Este homem, chamado Fawcett, tornara-se contador de uma das mais importantes firmas de pesca de tartaruga das ilhas Cayman. Nascido nas ilhas, apresentou-se como voluntário no começo da guerra e terminou como funcionário da tesouraria de uma pequena organização naval do serviço secreto em Malta. No fim da guerra, preparava-se para voltar meio a contragosto para as ilhas Cayman, quando foi descoberto pela seção do Serviço Secreto encarregada do Caribe. Passou por um duríssimo curso intensivo de fotografia e de outras artes até que, com a discreta ajuda de um homem influente da Jamaica, conseguiu chegar ao Departamento Fotográfico do Gleaner.
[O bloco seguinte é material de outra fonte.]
==> config.mk <==
export PLATFORM = sky130hd
export DESIGN_NAME = muldiv_unit
export DESIGN_NICKNAME = d
export VERILOG_FILES = /design/src/rtl/muldiv_pkg.sv /design/src/rtl/muldiv_core.sv /design/src/rtl/muldiv_unit.sv
export SDC_FILE = /design/constraint.sdc
export NUM_CORES = 1
export LEC_CHECK = 0
export CAP_MARGIN = 10
export CORE_MARGIN = 4
export CORE_UTILIZATION = 30
export DETAILED_ROUTE_END_ITERATION = 8
export DONT_BUFFER_PORTS = 1
export PLACE_DENSITY_LB_ADDON = 0.15
export SYNTH_ARGS = -nofsm -noshare
export SYNTH_HDL_FRONTEND = slang
export SYNTH_SLANG_ARGS = --single-unit
==> constraint.sdc <==
create_clock -name clk -period 4.2 [get_ports clk]
set_clock_uncertainty 0.15 [all_clocks]
set_input_delay 0.42 -clock clk [delete_from_list [all_inputs] [get_ports clk]]
set_output_delay 0.42 -clock clk [all_outputs]
set_load 0.005 [all_outputs]
==> src/rtl/muldiv_pkg.sv <==
// Shared encodings and constants for the iterative RV32M multiply/divide unit.
package muldiv_pkg;

    localparam int unsigned MD_XLEN = 32;

    // Special-case results for divide-by-zero and signed overflow
    localparam logic [MD_XLEN-1:0] ALL_ONES = 32'hFFFF_FFFF;
    localparam logic [MD_XLEN-1:0] INT_MIN  = 32'h8000_0000;

    // funct3 encodings of the M extension
    typedef enum logic [2:0] {
        OpMul    = 3'd0,
        OpMulh   = 3'd1,
        OpMulhsu = 3'd2,
        OpMulhu  = 3'd3,
        OpDiv    = 3'd4,
        OpDivu   = 3'd5,
        OpRem    = 3'd6,
        OpRemu   = 3'd7
    } op_e;

    typedef enum logic [1:0] {
        StIdle = 2'd0,
        StCalc = 2'd1,
        StFix  = 2'd2,
        StDone = 2'd3
    } state_e;

endpackage

==> src/rtl/muldiv_core.sv <==
// Datapath: 64-bit accumulator doing one shift-add (multiply) or one
// restoring-subtract (divide) step per cycle on unsigned magnitudes.
// Multiply: acc starts as {0, multiplier}; the low half drains out as the
// product shifts in. Divide: acc starts as {0, dividend}; the high half holds
// the partial remainder and the low half collects quotient bits.
module muldiv_core #(
    parameter int unsigned XLEN = 32
) (
    input  logic              clk,
    input  logic              rst,
    input  logic              load,
    input  logic              step,
    input  logic              is_div,
    input  logic [XLEN-1:0]   a_mag,
    input  logic [XLEN-1:0]   b_mag,
    output logic [2*XLEN-1:0] acc
);

    logic [XLEN-1:0]   opnd;
    logic              div_mode;
    logic [2*XLEN-1:0] acc_next;
    logic [XLEN:0]     sum;
    logic [XLEN:0]     rem_sh;
    logic [XLEN+1:0]   diff;

    // Next accumulator value: initial load or one iteration step
    always_comb begin
        acc_next = acc;
        sum      = {1'b0, acc[2*XLEN-1:XLEN]} + (acc[0] ? {1'b0, opnd} : '0);
        rem_sh   = acc[2*XLEN-1:XLEN-1];
        diff     = {1'b0, rem_sh} - {2'b00, opnd};
        if (load) begin
            acc_next = is_div ? {{XLEN{1'b0}}, a_mag} : {{XLEN{1'b0}}, b_mag};
        end else if (step) begin
            if (div_mode) begin
                // Keep the difference only when it did not go negative
                if (!diff[XLEN+1]) begin
                    acc_next = {diff[XLEN-1:0], acc[XLEN-2:0], 1'b1};
                end else begin
                    acc_next = {rem_sh[XLEN-1:0], acc[XLEN-2:0], 1'b0};
                end
            end else begin
                acc_next = {sum, acc[XLEN-1:1]};
            end
        end
    end

    // Accumulator and the operand held for the whole iteration
    always_ff @(posedge clk or negedge rst) begin
        if (!rst) begin
            acc      <= '0;
            opnd     <= '0;
            div_mode <= 1'b0;
        end else begin
            acc <= acc_next;
            if (load) begin
                opnd     <= is_div ? b_mag : a_mag;
                div_mode <= is_div;
            end
        end
    end

endmodule

==> src/rtl/muldiv_unit.sv <==
// RV32M multiply/divide unit: FSM, handshakes, sign handling and result
// selection around the iterative muldiv_core datapath.
module muldiv_unit
    import muldiv_pkg::*;
#(
    parameter int unsigned XLEN  = MD_XLEN,
    parameter int unsigned CNT_W = 6
) (
    input  logic            clk,
    input  logic            rst,
    input  logic            in_valid,
    output logic            in_ready,
    input  logic [2:0]      in_op,
    input  logic [XLEN-1:0] in_a,
    input  logic [XLEN-1:0] in_b,
    input  logic [4:0]      in_rd,
    input  logic            flush,
    output logic            out_valid,
    input  logic            out_ready,
    output logic [XLEN-1:0] out_result,
    output logic [4:0]      out_rd
);

    localparam logic [CNT_W-1:0] LAST = CNT_W'(XLEN - 1);

    state_e            state;
    logic [CNT_W-1:0]  cnt;
    op_e               op_q;
    logic [4:0]        rd_q;
    logic              sign_diff_q;
    logic              a_neg_q;
    logic              div_zero_q;
    logic              ovf_q;
    logic [XLEN-1:0]   a_raw_q;

    logic              a_signed, b_signed, a_neg, b_neg;
    logic [XLEN-1:0]   a_mag, b_mag;
    logic              load, step;
    logic [2*XLEN-1:0] acc;
    logic [2*XLEN-1:0] prod_s;
    logic [XLEN-1:0]   quo_s, rem_s, fix_result;

    assign in_ready = (state == StIdle);
    assign load     = (state == StIdle) && in_valid && !flush;
    assign step     = (state == StCalc) && !flush;

    // Operand sign classification and magnitudes for the incoming request
    always_comb begin
        a_signed = (in_op == OpMulh) || (in_op == OpMulhsu) || (in_op == OpDiv) || (in_op == OpRem);
        b_signed = (in_op == OpMulh) || (in_op == OpDiv) || (in_op == OpRem);
        a_neg    = a_signed && in_a[XLEN-1];
        b_neg    = b_signed && in_b[XLEN-1];
        a_mag    = a_neg ? -in_a : in_a;
        b_mag    = b_neg ? -in_b : in_b;
    end

    muldiv_core #(
        .XLEN(XLEN)
    ) u_core (
        .clk   (clk),
        .rst   (rst),
        .load  (load),
        .step  (step),
        .is_div(in_op[2]),
        .a_mag (a_mag),
        .b_mag (b_mag),
        .acc   (acc)
    );

    // Sign fix-up, special-case override and result select
    always_comb begin
        prod_s = sign_diff_q ? -acc : acc;
        quo_s  = sign_diff_q ? -acc[XLEN-1:0] : acc[XLEN-1:0];
        rem_s  = a_neg_q ? -acc[2*XLEN-1:XLEN] : acc[2*XLEN-1:XLEN];
        if (div_zero_q) begin
            quo_s = XLEN'(ALL_ONES);
            rem_s = a_raw_q;
        end else if (ovf_q) begin
            quo_s = XLEN'(INT_MIN);
            rem_s = '0;
        end
        case (op_q)
            OpMul:                      fix_result = prod_s[XLEN-1:0];
            OpMulh, OpMulhsu, OpMulhu:  fix_result = prod_s[2*XLEN-1:XLEN];
            OpDiv, OpDivu:              fix_result = quo_s;
            default:                    fix_result = rem_s;
        endcase
    end

    // Control FSM with registered outputs. DONE spends one edge raising
    // out_valid so every result appears exactly 34 edges after acceptance.
    always_ff @(posedge clk or negedge rst) begin
        if (!rst) begin
            state       <= StIdle;
            cnt         <= '0;
            op_q        <= OpMul;
            rd_q        <= '0;
            sign_diff_q <= 1'b0;
            a_neg_q     <= 1'b0;
            div_zero_q  <= 1'b0;
            ovf_q       <= 1'b0;
            a_raw_q     <= '0;
            out_valid   <= 1'b0;
            out_result  <= '0;
            out_rd      <= '0;
        end else if (flush) begin
            state     <= StIdle;
            out_valid <= 1'b0;
        end else begin
            case (state)
                StIdle: begin
                    if (in_valid) begin
                        op_q        <= op_e'(in_op);
                        rd_q        <= in_rd;
                        sign_diff_q <= a_neg ^ b_neg;
                        a_neg_q     <= a_neg;
                        div_zero_q  <= (in_b == '0);
                        ovf_q       <= ((in_op == OpDiv) || (in_op == OpRem)) &&
                                       (in_a == XLEN'(INT_MIN)) && (in_b == XLEN'(ALL_ONES));
                        a_raw_q     <= in_a;
                        cnt         <= '0;
                        state       <= StCalc;
                    end
                end
                StCalc: begin
                    cnt <= cnt + CNT_W'(1);
                    if (cnt == LAST) begin
                        state <= StFix;
                    end
                end
                StFix: begin
                    out_result <= fix_result;
                    out_rd     <= rd_q;
                    state      <= StDone;
                end
                StDone: begin
                    if (!out_valid) begin
                        out_valid <= 1'b1;
                    end else if (out_ready) begin
                        out_valid <= 1'b0;
                        state     <= StIdle;
                    end
                end
                default: state <= StIdle;
            endcase
        end
    end

endmodule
Além de selecionar o material fotográfico apresentado pelas grandes agências — Keystone, Wide World, Universal, INP e Reuter — Ele recebia instruções peremptórias, por telefone, de um homem que nunca vira na vida, para executar determinadas operações que não requeriam nada demais, a não ser discrição absoluta, rapidez e exatidão. Por esses serviços ocasionais, recebia 20 libras por mês depositadas em sua conta do Banco Real do Canadá por um parente fictício na Inglaterra.

No momento, a obrigação de Fawcett era passar a Bond imediatamente, na íntegra, os textos das mensagens que recebia em sua casa, pelo telefone, de um contato anônimo. Esse mesmo contato já lhe dissera que nada que lhe fosse pedido para enviar despertaria suspeitas nos Correios da Jamaica. Assim, Fawcett não se surpreendeu quando se viu subitamente apontado para o cargo de correspondente da Maritime Press and Photo Agency, com facilidades para enviar material de imprensa para a França e Inglaterra, mais dez libras de ordenado mensal.

Fawcett sentiu-se seguro, encorajado e deu a entrada para um Morris. Comprou também uma dessas viseiras verdes que via jornalistas usando no cinema e que o ajudariam a impor sua personalidade no Departamento Fotográfico do Gleaner.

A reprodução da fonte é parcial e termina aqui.